Insights from Strategic Treasurer, Comerica Bank, and Itemize
Treasury and finance professionals are increasingly turning to Artificial Intelligence (AI) to address rising demands for efficiency, accuracy, and strategic insight. In a recent webinar hosted by Strategic Treasurer, with speakers from Comerica Bank and Itemize, the discussion focused on the real-world application of AI – especially agentic AI – and how it is reshaping treasury operations across banks and corporates.
Below are the key themes and takeaways from the session.
The AI Landscape: From Prediction to Action
The webinar introduced a useful framework for understanding the current AI landscape in finance, dividing technologies into three categories:
- Machine Learning (ML): Used to predict outcomes by analyzing historical data. Applications include forecasting cash flow, identifying at-risk payments, and optimizing working capital decisions
- Generative AI: Creates content such as documents, summaries, and recommendations. It supports tasks like drafting policies, extracting key points from contracts, and summarizing complex reports
- Agentic AI: Executes tasks autonomously based on contextual instructions. This is where the most significant transformation is occurring -automating end-to-end workflows such as reconciliation, cash reporting, and document classification
According to the speakers, agentic AI marks a major shift from static automation toward adaptive, context-aware financial operations.
Strategic Priorities in AI Adoption
A live poll during the webinar revealed where finance teams are currently applying AI:
- 49% are focused on back-office automation
- 43% are using AI for forecasting
- 37% are targeting fraud detection
- Risk management, customer service, and quality control followed
These results reflect the operational pain points many treasury teams face: fragmented data, high manual workloads, and growing risk exposure.
The conversation emphasized how agentic AI can consolidate data from various sources – including scanned documents, emails, ERP systems, and bank portals – into a structured, actionable format, enabling real-time visibility and decision-making.
Breaking Through Traditional Automation Barriers
Legacy automation systems have struggled with unstructured or semi-structured data. According to the panel, agentic AI changes the equation.
New capabilities include:
- Understanding context within poorly formatted PDFs, scanned invoices, and emails
- Extracting item-level data and linking it across documents (e.g., matching a PO to an invoice and shipping receipt)
- Detecting anomalies or risks across time (e.g., payment timing shifts, behavior changes)
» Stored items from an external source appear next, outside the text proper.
File: src/rtl/acm_pkg.sv
package acm_pkg;
  localparam int CW = 12;
  localparam int WW = 8;
  localparam int AW = 8;
  localparam int LW = 16;
  localparam logic [LW-1:0] LFSR_INIT = 16'hACE1;
  localparam int CMAX = (1 << (CW - 1)) - 1;
  localparam int CMIN = -(1 << (CW - 1));

  typedef enum logic {ST_IN = 1'b0, ST_OUT = 1'b1} phase_e;

  function automatic logic [CW-1:0] coef_mag(input logic [CW-1:0] c);
    return c[CW-1] ? (~c + 1'b1) : c;
  endfunction

  function automatic logic [LW-1:0] lfsr_next(input logic [LW-1:0] s);
    return {s[LW-2:0], s[15] ^ s[13] ^ s[12] ^ s[10]};
  endfunction

  function automatic logic [CW-1:0] mark_coef(input logic [CW-1:0] c,
                                              input logic [AW-1:0] a,
                                              input logic [WW-1:0] w);
    int ci, mi, ai, wi, prod, sum;
    ci   = int'($signed(c));
    mi   = int'(coef_mag(c));
    ai   = int'(a);
    wi   = int'($signed(w));
    prod = (ai * mi * wi) >>> 8;
    sum  = ci + prod;
    if (sum > CMAX) sum = CMAX;
    if (sum < CMIN) sum = CMIN;
    return sum[CW-1:0];
  endfunction
endpackage

File: src/rtl/acm_lfsr.sv
module acm_lfsr import acm_pkg::*; (
  input  logic          clk,
  input  logic          rst_n,
  input  logic          load,
  input  logic [LW-1:0] seed,
  input  logic          adv,
  output logic [LW-1:0] state
);
  logic [LW-1:0] seed_eff;
  assign seed_eff = (seed == '0) ? LFSR_INIT : seed;

  always_ff @(posedge clk or negedge rst_n) begin
    if (!rst_n)    state <= LFSR_INIT;
    else if (load) state <= seed_eff;
    else if (adv)  state <= lfsr_next(state);
  end

  p_lfsr_nonzero_r6: assert property (@(posedge clk) disable iff (!rst_n)
    state != '0);
  p_lfsr_moves_r6: assert property (@(posedge clk) disable iff (!rst_n)
    (adv && !load) |=> state != $past(state));
  p_seed_load_r7: assert property (@(posedge clk) disable iff (!rst_n)
    load |=> state == (($past(seed) == '0) ? LFSR_INIT : $past(seed)));
endmodule

File: src/rtl/acm_rank.sv
module acm_rank import acm_pkg::*; #(
  parameter int N_MARK = 3,
  parameter int IW     = 6
) (
  input  logic                       clk,
  input  logic                       rst_n,
  input  logic                       clr,
  input  logic                       cand_vld,
  input  logic [CW-1:0]              cand_mag,
  input  logic [IW-1:0]              cand_idx,
  output logic [N_MARK-1:0]          sel_vld,
  output logic [N_MARK-1:0][IW-1:0]  sel_idx
);
  logic [N_MARK-1:0][CW-1:0] sel_mag;
  logic [N_MARK-1:0]         beats;

  for (genvar k = 0; k < N_MARK; k++) begin : g_slot
    assign beats[k] = !sel_vld[k] || (cand_mag > sel_mag[k]);

    always_ff @(posedge clk or negedge rst_n) begin
      if (!rst_n) begin
        sel_vld[k] <= 1'b0;
        sel_mag[k] <= '0;
        sel_idx[k] <= '0;
      end else if (clr) begin
        sel_vld[k] <= 1'b0;
      end else if (cand_vld && beats[k]) begin
        if (k == 0) begin
          sel_vld[k] <= 1'b1;
          sel_mag[k] <= cand_mag;
          sel_idx[k] <= cand_idx;
        end else if (!beats[(k == 0) ? 0 : k-1]) begin
          sel_vld[k] <= 1'b1;
          sel_mag[k] <= cand_mag;
          sel_idx[k] <= cand_idx;
        end else begin
          sel_vld[k] <= sel_vld[(k == 0) ? 0 : k-1];
          sel_mag[k] <= sel_mag[(k == 0) ? 0 : k-1];
          sel_idx[k] <= sel_idx[(k == 0) ? 0 : k-1];
        end
      end
    end

    p_no_dc_r4: assert property (@(posedge clk) disable iff (!rst_n)
      sel_vld[k] |-> sel_idx[k] != '0);

    if (k > 0) begin : g_order
      p_sorted_r4: assert property (@(posedge clk) disable iff (!rst_n)
        sel_vld[k] |-> (sel_vld[k-1] && sel_mag[k-1] >= sel_mag[k]));
      p_tie_early_r4: assert property (@(posedge clk) disable iff (!rst_n)
        (sel_vld[k] && sel_mag[k-1] == sel_mag[k]) |-> sel_idx[k-1] < sel_idx[k]);
    end
  end
endmodule

File: src/rtl/acm_embed.sv
module acm_embed import acm_pkg::*; (
  input  logic          en,
  input  logic [CW-1:0] coef,
  input  logic [AW-1:0] strength,
  input  logic [WW-1:0] w,
  output logic [CW-1:0] res
);
  logic [CW-1:0] marked;
  assign marked = mark_coef(coef, strength, w);
  assign res    = en ? marked : coef;
endmodule

File: src/rtl/ac_mark_inserter.sv
module ac_mark_inserter import acm_pkg::*; #(
  parameter int N_COEF = 64,
  parameter int N_MARK = 3
) (
  input  logic          clk,
  input  logic          rst_n,
  input  logic          in_valid,
  output logic          in_ready,
  input  logic [CW-1:0] in_coef,
  input  logic          in_last,
  input  logic [AW-1:0] alpha,
  input  logic          seed_load,
  input  logic [LW-1:0] seed,
  output logic          out_valid,
  output logic [CW-1:0] out_coef,
  output logic          out_last
);
  localparam int IW = $clog2(N_COEF);
  localparam int MCW = $clog2(N_MARK + 2);
  localparam logic [IW-1:0] LAST_IDX = IW'(N_COEF - 1);

  phase_e        phase_q;
  logic [IW-1:0] wr_idx, rd_idx, end_idx;
  logic [AW-1:0] alpha_q;
  logic [CW-1:0] coef_mem [N_COEF];
  logic [LW-1:0] lfsr_q;

  logic          accept, blk_end, rd_final, hit, mark_evt;
  logic [CW-1:0] rd_coef, emb_coef;
  logic [N_MARK-1:0]         sel_vld, hit_vec;
  logic [N_MARK-1:0][IW-1:0] sel_idx;

  assign in_ready = (phase_q == ST_IN);
  assign accept   = in_valid && in_ready;
  assign blk_end  = accept && (in_last || wr_idx == LAST_IDX);
  assign rd_final = (rd_idx == end_idx);
  assign rd_coef  = coef_mem[rd_idx];

  for (genvar k = 0; k < N_MARK; k++) begin : g_hit
    assign hit_vec[k] = sel_vld[k] && (sel_idx[k] == rd_idx);
  end
  assign hit      = |hit_vec;
  assign mark_evt = (phase_q == ST_OUT) && hit;

  acm_rank #(.N_MARK(N_MARK), .IW(IW)) u_rank (
    .clk      (clk),
    .rst_n    (rst_n),
    .clr      (accept && wr_idx == '0),
    .cand_vld (accept && wr_idx != '0),
    .cand_mag (coef_mag(in_coef)),
    .cand_idx (wr_idx),
    .sel_vld  (sel_vld),
    .sel_idx  (sel_idx)
  );

  acm_lfsr u_lfsr (
    .clk   (clk),
    .rst_n (rst_n),
    .load  (seed_load),
    .seed  (seed),
    .adv   (mark_evt),
    .state (lfsr_q)
  );

  acm_embed u_embed (
    .en       (hit),
    .coef     (rd_coef),
    .strength (alpha_q),
    .w        (lfsr_q[WW-1:0]),
    .res      (emb_coef)
  );

  always_ff @(posedge clk) begin
    if (accept) coef_mem[wr_idx] <= in_coef;
  end

  always_ff @(posedge clk or negedge rst_n) begin
    if (!rst_n) begin
      phase_q   <= ST_IN;
      wr_idx    <= '0;
      rd_idx    <= '0;
      end_idx   <= '0;
      alpha_q   <= '0;
      out_valid <= 1'b0;
      out_coef  <= '0;
      out_last  <= 1'b0;
    end else begin
      out_valid <= 1'b0;
      out_last  <= 1'b0;
      if (phase_q == ST_IN) begin
        if (blk_end) begin
          end_idx <= wr_idx;
          alpha_q <= alpha;
          wr_idx  <= '0;
          rd_idx  <= '0;
          phase_q <= ST_OUT;
        end else if (accept) begin
          wr_idx <= wr_idx + 1'b1;
        end
      end else begin
        out_valid <= 1'b1;
        out_coef  <= emb_coef;
        out_last  <= rd_final;
        rd_idx    <= rd_idx + 1'b1;
        if (rd_final) phase_q <= ST_IN;
      end
    end
  end

  logic [MCW-1:0] mark_cnt;
  always_ff @(posedge clk or negedge rst_n) begin
    if (!rst_n)        mark_cnt <= '0;
    else if (blk_end)  mark_cnt <= '0;
    else if (mark_evt) mark_cnt <= mark_cnt + 1'b1;
  end

  p_mark_budget_r4: assert property (@(posedge clk) disable iff (!rst_n)
    mark_cnt <= MCW'(N_MARK));
  p_no_take_while_out_r3: assert property (@(posedge clk) disable iff (!rst_n)
    (out_valid && !out_last) |-> !in_ready);
  p_last_with_valid_r3: assert property (@(posedge clk) disable iff (!rst_n)
    out_last |-> out_valid);
  p_alpha_hold_r8: assert property (@(posedge clk) disable iff (!rst_n)
    (phase_q == ST_OUT && !rd_final) |=> $stable(alpha_q));
  p_zero_strength_r5: assert property (@(posedge clk) disable iff (!rst_n)
    (phase_q == ST_OUT && alpha_q == '0) |=> out_coef == $past(rd_coef));
endmodule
- Supporting dynamic scoring for fraud or compliance exposure
This new generation of AI is not limited by fixed templates or rigid rules. It learns and adapts over time, significantly improving process automation and data accuracy.
Use Cases Across the Treasury Lifecycle
Speakers shared examples of how AI is already delivering results:
Machine Learning
- Forecasting cash inflows and outflows
- Predicting payment delays
- Optimizing timing for early pay discounts
Generative AI
- Drafting RFPs and financial policies
- Summarizing long-form content (contracts, reports)
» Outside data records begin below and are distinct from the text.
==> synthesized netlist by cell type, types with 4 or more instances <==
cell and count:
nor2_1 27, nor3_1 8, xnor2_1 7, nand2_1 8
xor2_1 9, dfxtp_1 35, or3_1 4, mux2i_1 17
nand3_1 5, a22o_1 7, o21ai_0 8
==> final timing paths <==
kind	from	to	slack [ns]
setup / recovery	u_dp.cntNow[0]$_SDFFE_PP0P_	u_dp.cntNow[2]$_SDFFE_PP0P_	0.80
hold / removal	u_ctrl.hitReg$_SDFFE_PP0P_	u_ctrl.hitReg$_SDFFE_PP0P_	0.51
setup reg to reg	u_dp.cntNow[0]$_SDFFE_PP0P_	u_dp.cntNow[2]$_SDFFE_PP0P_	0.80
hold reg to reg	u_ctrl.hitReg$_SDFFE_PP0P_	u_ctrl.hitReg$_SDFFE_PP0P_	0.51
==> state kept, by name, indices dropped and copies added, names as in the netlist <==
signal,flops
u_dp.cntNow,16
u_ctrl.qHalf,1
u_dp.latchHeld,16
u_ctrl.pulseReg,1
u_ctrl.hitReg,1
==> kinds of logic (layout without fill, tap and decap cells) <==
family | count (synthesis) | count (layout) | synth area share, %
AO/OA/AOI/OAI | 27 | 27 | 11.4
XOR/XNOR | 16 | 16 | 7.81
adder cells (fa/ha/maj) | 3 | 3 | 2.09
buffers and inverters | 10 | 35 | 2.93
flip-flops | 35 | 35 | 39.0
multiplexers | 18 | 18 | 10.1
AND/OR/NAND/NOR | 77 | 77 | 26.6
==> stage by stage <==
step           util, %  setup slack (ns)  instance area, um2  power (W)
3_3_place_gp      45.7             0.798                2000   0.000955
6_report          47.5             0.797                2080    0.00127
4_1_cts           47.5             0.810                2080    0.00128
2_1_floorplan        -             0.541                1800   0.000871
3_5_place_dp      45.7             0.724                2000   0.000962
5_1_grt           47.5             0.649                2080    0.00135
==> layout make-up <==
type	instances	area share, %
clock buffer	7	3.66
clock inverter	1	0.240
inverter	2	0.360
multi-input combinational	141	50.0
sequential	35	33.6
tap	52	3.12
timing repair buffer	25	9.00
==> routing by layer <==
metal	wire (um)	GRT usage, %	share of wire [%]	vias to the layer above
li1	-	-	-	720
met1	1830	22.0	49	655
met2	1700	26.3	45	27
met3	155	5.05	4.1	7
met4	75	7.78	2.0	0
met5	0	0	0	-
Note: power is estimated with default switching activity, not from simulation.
==> src/rtl/codec_seq_ctrl.sv <==
module codec_seq_ctrl
  import codec_seq_pkg::*;
#(
  parameter int INIT_LEN       = 4,
  parameter int TIMEOUT_FRAMES = 16
) (
  input  logic              clk_i,
  input  logic              rst_ni,
  input  logic              released_i,
  input  logic              frame_i,
  input  logic              codec_rdy_i,
  input  logic              stat_vld_i,
  input  logic [ADDR_W-1:0] stat_addr_i,
  input  logic [DATA_W-1:0] stat_data_i,
  input  logic              req_valid_i,
  input  logic              req_rd_i,
  input  logic [ADDR_W-1:0] req_addr_i,
  input  logic [DATA_W-1:0] req_data_i,
  output logic              req_ready_o,
  output logic              hold_o,
  output cmd_t              cmd_o,
  output logic              done_o,
  output logic              err_o,
  output logic [DATA_W-1:0] rd_data_o
);
  localparam int IW = (INIT_LEN > 1) ? $clog2(INIT_LEN) : 1;
  localparam int TW = (TIMEOUT_FRAMES > 1) ? $clog2(TIMEOUT_FRAMES) : 1;
  localparam logic [IW-1:0] INIT_LAST = IW'(INIT_LEN - 1);
  localparam logic [TW-1:0] TO_LAST   = TW'(TIMEOUT_FRAMES - 1);

  seq_state_e        st_q;
  logic [IW-1:0]     idx_q;
  logic [TW-1:0]     tcnt_q;
  logic              pend_q, prd_q;
  logic [ADDR_W-1:0] paddr_q;
  logic [DATA_W-1:0] pdata_q;
  logic              done_q, err_q;
  logic [DATA_W-1:0] rdata_q;
  logic              fire_init, fire_host, accept;

  assign fire_init   = (st_q == ST_INIT) && codec_rdy_i;
  assign fire_host   = (st_q == ST_RUN) && pend_q && codec_rdy_i;
  assign req_ready_o = (st_q == ST_RUN) && !pend_q;
  assign accept      = req_valid_i && req_ready_o;
  assign hold_o      = (st_q == ST_HOLD);

  always_comb begin
    cmd_o = '0;
    if (fire_init) begin
      cmd_o.vld  = 1'b1;
      cmd_o.addr = init_addr(int'(idx_q));
      cmd_o.data = init_data(int'(idx_q));
    end else if (fire_host) begin
      cmd_o.vld  = 1'b1;
      cmd_o.rd   = prd_q;
      cmd_o.addr = paddr_q;
      cmd_o.data = prd_q ? '0 : pdata_q;
    end
  end

  always_ff @(posedge clk_i or negedge rst_ni) begin
    if (!rst_ni) begin
      st_q    <= ST_HOLD;
      idx_q   <= '0;
      tcnt_q  <= '0;
      pend_q  <= 1'b0;
      prd_q   <= 1'b0;
      paddr_q <= '0;
      pdata_q <= '0;
      done_q  <= 1'b0;
      err_q   <= 1'b0;
      rdata_q <= '0;
    end else begin
      done_q <= 1'b0;
      err_q  <= 1'b0;
      unique case (st_q)
        ST_HOLD: if (released_i) st_q <= ST_INIT;
        ST_INIT: begin
          if (frame_i && fire_init) begin
            if (idx_q == INIT_LAST) st_q <= ST_RUN;
            else idx_q <= idx_q + IW'(1);
          end
        end
        ST_RUN: begin
          if (accept) begin
            pend_q  <= 1'b1;
            prd_q   <= req_rd_i;
            paddr_q <= req_addr_i;
            pdata_q <= req_data_i;
          end else if (frame_i && fire_host) begin
            pend_q <= 1'b0;
            if (prd_q) begin
              st_q   <= ST_WAIT;
              tcnt_q <= '0;
            end else begin
              done_q <= 1'b1;
            end
          end
        end
        ST_WAIT: begin
          if (frame_i) begin
            if (stat_vld_i && (stat_addr_i == paddr_q)) begin
              rdata_q <= stat_data_i;
              done_q  <= 1'b1;
              st_q    <= ST_RUN;
            end else if (tcnt_q == TO_LAST) begin
              done_q <= 1'b1;
              err_q  <= 1'b1;
              st_q   <= ST_RUN;
            end else begin
              tcnt_q <= tcnt_q + TW'(1);
            end
          end
        end
        default: st_q <= ST_HOLD;
      endcase
    end
  end

  assign done_o    = done_q;
  assign err_o     = err_q;
  assign rd_data_o = rdata_q;
endmodule
===== config.mk =====
export PLATFORM = sky130hd
export DESIGN_NAME = dma_chan_regfile
export DESIGN_NICKNAME = d
export VERILOG_FILES = /design/src/rtl/dmarf_pkg.sv /design/src/rtl/dmarf_decode.sv /design/src/rtl/dmarf_channel.sv /design/src/rtl/dmarf_rdmux.sv /design/src/rtl/dma_chan_regfile.sv
export SDC_FILE = /design/constraint.sdc
export NUM_CORES = 2
export LEC_CHECK = 0
export CAP_MARGIN = 25
export CORE_MARGIN = 2
export CORE_UTILIZATION = 35
export DETAILED_ROUTE_END_ITERATION = 16
export PLACE_DENSITY_LB_ADDON = 0.2
export SLEW_MARGIN = 30
export SYNTH_ARGS = -nofsm -noshare
export SYNTH_HDL_FRONTEND = slang
export SYNTH_HIERARCHICAL = 1
export SYNTH_SLANG_ARGS = --single-unit

===== constraint.sdc =====
create_clock -name clk -period 5.4 [get_ports clk]
set_input_delay 1.08 -clock clk [delete_from_list [all_inputs] [get_ports clk]]
set_output_delay 1.08 -clock clk [all_outputs]
set_load 0.02 [all_outputs]

===== src/rtl/dmarf_pkg.sv =====
package dmarf_pkg;

    localparam int unsigned WORD_W   = 32;
    localparam int unsigned STAT_W   = 16;

    // status bit positions
    localparam int unsigned RUN_B    = 15;
    localparam int unsigned PAUSE_B  = 14;
    localparam int unsigned FLUSH_B  = 13;
    localparam int unsigned WAKE_B   = 12;
    localparam int unsigned DEAD_B   = 11;
    localparam int unsigned ACTIVE_B = 10;

    // bits that a control value may change
    localparam logic [STAT_W-1:0] CTRL_WRITABLE = 16'hF0FF;

    // register offsets inside a channel window
    localparam int unsigned OFS_CTRL    = 0;
    localparam int unsigned OFS_STAT    = 1;
    localparam int unsigned OFS_CPTR    = 2;
    localparam int unsigned OFS_IRQSEL  = 3;
    localparam int unsigned OFS_BRSEL   = 4;
    localparam int unsigned OFS_WAITSEL = 5;

    typedef struct packed {
        logic ctrl;
        logic cptr;
        logic irqsel;
        logic brsel;
        logic waitsel;
    } wsel_t;

endpackage


===== src/rtl/dmarf_decode.sv =====
module dmarf_decode
    import dmarf_pkg::*;
#(
    parameter int unsigned NUM_CH  = 4,
    parameter int unsigned IDX_W   = 6,
    parameter int unsigned CH_W    = 2,
    parameter int unsigned WADDR_W = IDX_W + CH_W
) (
    input  logic               clk,
    input  logic               rst_n,
    input  logic               wr_en,
    input  logic [WADDR_W-1:0] addr,
    output logic [CH_W-1:0]    ch_idx,
    output logic [IDX_W-1:0]   reg_idx,
    output logic [NUM_CH-1:0]  ch_wr,
    output wsel_t              wsel
);

    assign ch_idx  = addr[WADDR_W-1:IDX_W];
    assign reg_idx = addr[IDX_W-1:0];

    for (genvar c = 0; c < NUM_CH; c++) begin : g_chwr
        assign ch_wr[c] = wr_en && (ch_idx == CH_W'(c));
    end

    always_comb begin
        wsel.ctrl    = (reg_idx == IDX_W'(OFS_CTRL));
        wsel.cptr    = (reg_idx == IDX_W'(OFS_CPTR));
        wsel.irqsel  = (reg_idx == IDX_W'(OFS_IRQSEL));
        wsel.brsel   = (reg_idx == IDX_W'(OFS_BRSEL));
        wsel.waitsel = (reg_idx == IDX_W'(OFS_WAITSEL));
    end


    one_channel_chk: assert property (@(posedge clk) disable iff (!rst_n)
        $onehot0(ch_wr) && (wr_en || ch_wr == '0));

endmodule


===== src/rtl/dmarf_channel.sv =====
module dmarf_channel
    import dmarf_pkg::*;
(
    input  logic              clk,
    input  logic              rst_n,
    input  logic              wr_hit,
    input  wsel_t             wsel,
    input  logic [WORD_W-1:0] wdata,
    output logic [WORD_W-1:0] ctrl_q,
    output logic [WORD_W-1:0] status_w,
    output logic [WORD_W-1:0] cptr_q,
    output logic [WORD_W-1:0] irqsel_q,
    output logic [WORD_W-1:0] brsel_q,
    output logic [WORD_W-1:0] waitsel_q,
    output logic              start_p,
    output logic              flush_p,
    output logic              load_p
);

    logic [STAT_W-1:0] stat_q;
    logic [STAT_W-1:0] stat_nxt;
    logic              busy;
    logic              ctrl_we;
    logic              cptr_take;

    assign busy      = stat_q[RUN_B] || stat_q[ACTIVE_B];
    assign ctrl_we   = wr_hit && wsel.ctrl;
    assign cptr_take = wr_hit && wsel.cptr && !busy;
    assign status_w  = {{(WORD_W-STAT_W){1'b0}}, stat_q};

    // masked merge of the control value, then run/pause side effects
    always_comb begin
        logic [STAT_W-1:0] m;
        logic [STAT_W-1:0] v;
        m = wdata[WORD_W-1:STAT_W];
        v = wdata[STAT_W-1:0] & CTRL_WRITABLE;
        stat_nxt = (v & m) | (stat_q & ~m);
        if (!stat_q[RUN_B] && stat_nxt[RUN_B]) begin
            stat_nxt[ACTIVE_B] = 1'b1;
            stat_nxt[DEAD_B]   = 1'b0;
        end
        if (stat_nxt[PAUSE_B]) begin
            stat_nxt[ACTIVE_B] = 1'b0;
        end
        if (stat_q[RUN_B] && !stat_nxt[RUN_B]) begin
            stat_nxt[ACTIVE_B] = 1'b0;
            stat_nxt[DEAD_B]   = 1'b0;
        end
    end

    always_ff @(posedge clk) begin
        if (!rst_n) begin
            ctrl_q    <= '0;
            stat_q    <= '0;
            cptr_q    <= '0;
            irqsel_q  <= '0;
            brsel_q   <= '0;
            waitsel_q <= '0;
            start_p   <= 1'b0;
            flush_p   <= 1'b0;
            load_p    <= 1'b0;
        end else begin
            start_p <= 1'b0;
            flush_p <= 1'b0;
            load_p  <= 1'b0;
            if (ctrl_we) begin
                ctrl_q  <= wdata;
                stat_q  <= stat_nxt;
                start_p <= stat_nxt[ACTIVE_B];
                flush_p <= stat_nxt[FLUSH_B];
            end
            if (cptr_take) begin
                cptr_q <= {wdata[WORD_W-1:4], 4'h0};
                load_p <= 1'b1;
            end
            if (wr_hit && wsel.irqsel)  irqsel_q  <= wdata;
            if (wr_hit && wsel.brsel)   brsel_q   <= wdata;
            if (wr_hit && wsel.waitsel) waitsel_q <= wdata;
        end
    end


    pause_blocks_active_chk: assert property (@(posedge clk) disable iff (!rst_n)
        stat_q[PAUSE_B] |-> !stat_q[ACTIVE_B]);


    run_fall_clears_chk: assert property (@(posedge clk) disable iff (!rst_n)
        (!stat_q[RUN_B] && $past(stat_q[RUN_B])) |-> (!stat_q[ACTIVE_B] && !stat_q[DEAD_B]));


    cptr_guard_chk: assert property (@(posedge clk) disable iff (!rst_n)
        (wr_hit && wsel.cptr && busy) |=> ($stable(cptr_q) && !load_p));


    cptr_align_chk: assert property (@(posedge clk) disable iff (!rst_n)
        load_p |-> (cptr_q[3:0] == 4'h0));


    cptr_load_chk: assert property (@(posedge clk) disable iff (!rst_n)
        cptr_take |=> load_p);


    start_active_chk: assert property (@(posedge clk) disable iff (!rst_n)
        start_p |-> stat_q[ACTIVE_B]);


    flush_bit_chk: assert property (@(posedge clk) disable iff (!rst_n)
        flush_p |-> stat_q[FLUSH_B]);

endmodule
- Interpreting financial regulations and suggesting workflow controls
Agentic AI
- Automating daily liquidity reporting by logging into multiple systems and consolidating balances
- Managing reconciliation and exception handling with minimal human oversight
- Processing accounts receivable and payables, including cash application and redaction of sensitive data
Comerica Bank’s Crystal Stephens described how her team reduced full-time effort on receivables by automating cash application, freeing staff to focus on higher-value activities like capital planning and risk assessment.
Addressing Concerns About AI
When asked about barriers to adoption, attendees cited the following top concerns:
- Data privacy and security risks (67%)
- Model bias or inaccuracy (47%)
- Loss of control or oversight (40%)
There was also recognition that internal expertise is often lacking. However, the speakers emphasized that modern AI tools are intuitive and accessible – often requiring only natural language prompts. The new skillset isn’t coding; it’s knowing how to interact with AI tools effectively.
Steve Markle noted that AI is a “force multiplier,” especially for new entrants in finance who can automate low-value tasks and quickly move up the value chain.
Justifying the Investment
The webinar closed with a structured approach to justifying AI initiatives:
- Identify clear use cases based on existing pain points
- Quantify impact in terms of efficiency gains, cost savings, or risk mitigation
- Align with strategic goals – whether it’s capital efficiency or compliance
- Define success metrics for a pilot
- Start small and scale as confidence and results grow
The speakers stressed that unlike ERP overhauls, implementing AI doesn’t require massive upfront investments. Modular solutions can be piloted quickly, often delivering ROI in a matter of months.
Final Thoughts
AI is already transforming treasury. It is not theoretical or futuristic – it is operational today. The greatest gains will come not from isolated experiments, but from strategic implementations tied to business outcomes.
Whether you are a bank looking to modernize lockbox operations or a corporate finance team automating invoice processing, now is the time to act. Start with data-rich, repeatable processes. Build a business case around value, not hype. And most importantly, prepare your team to lead – not just follow – the transformation.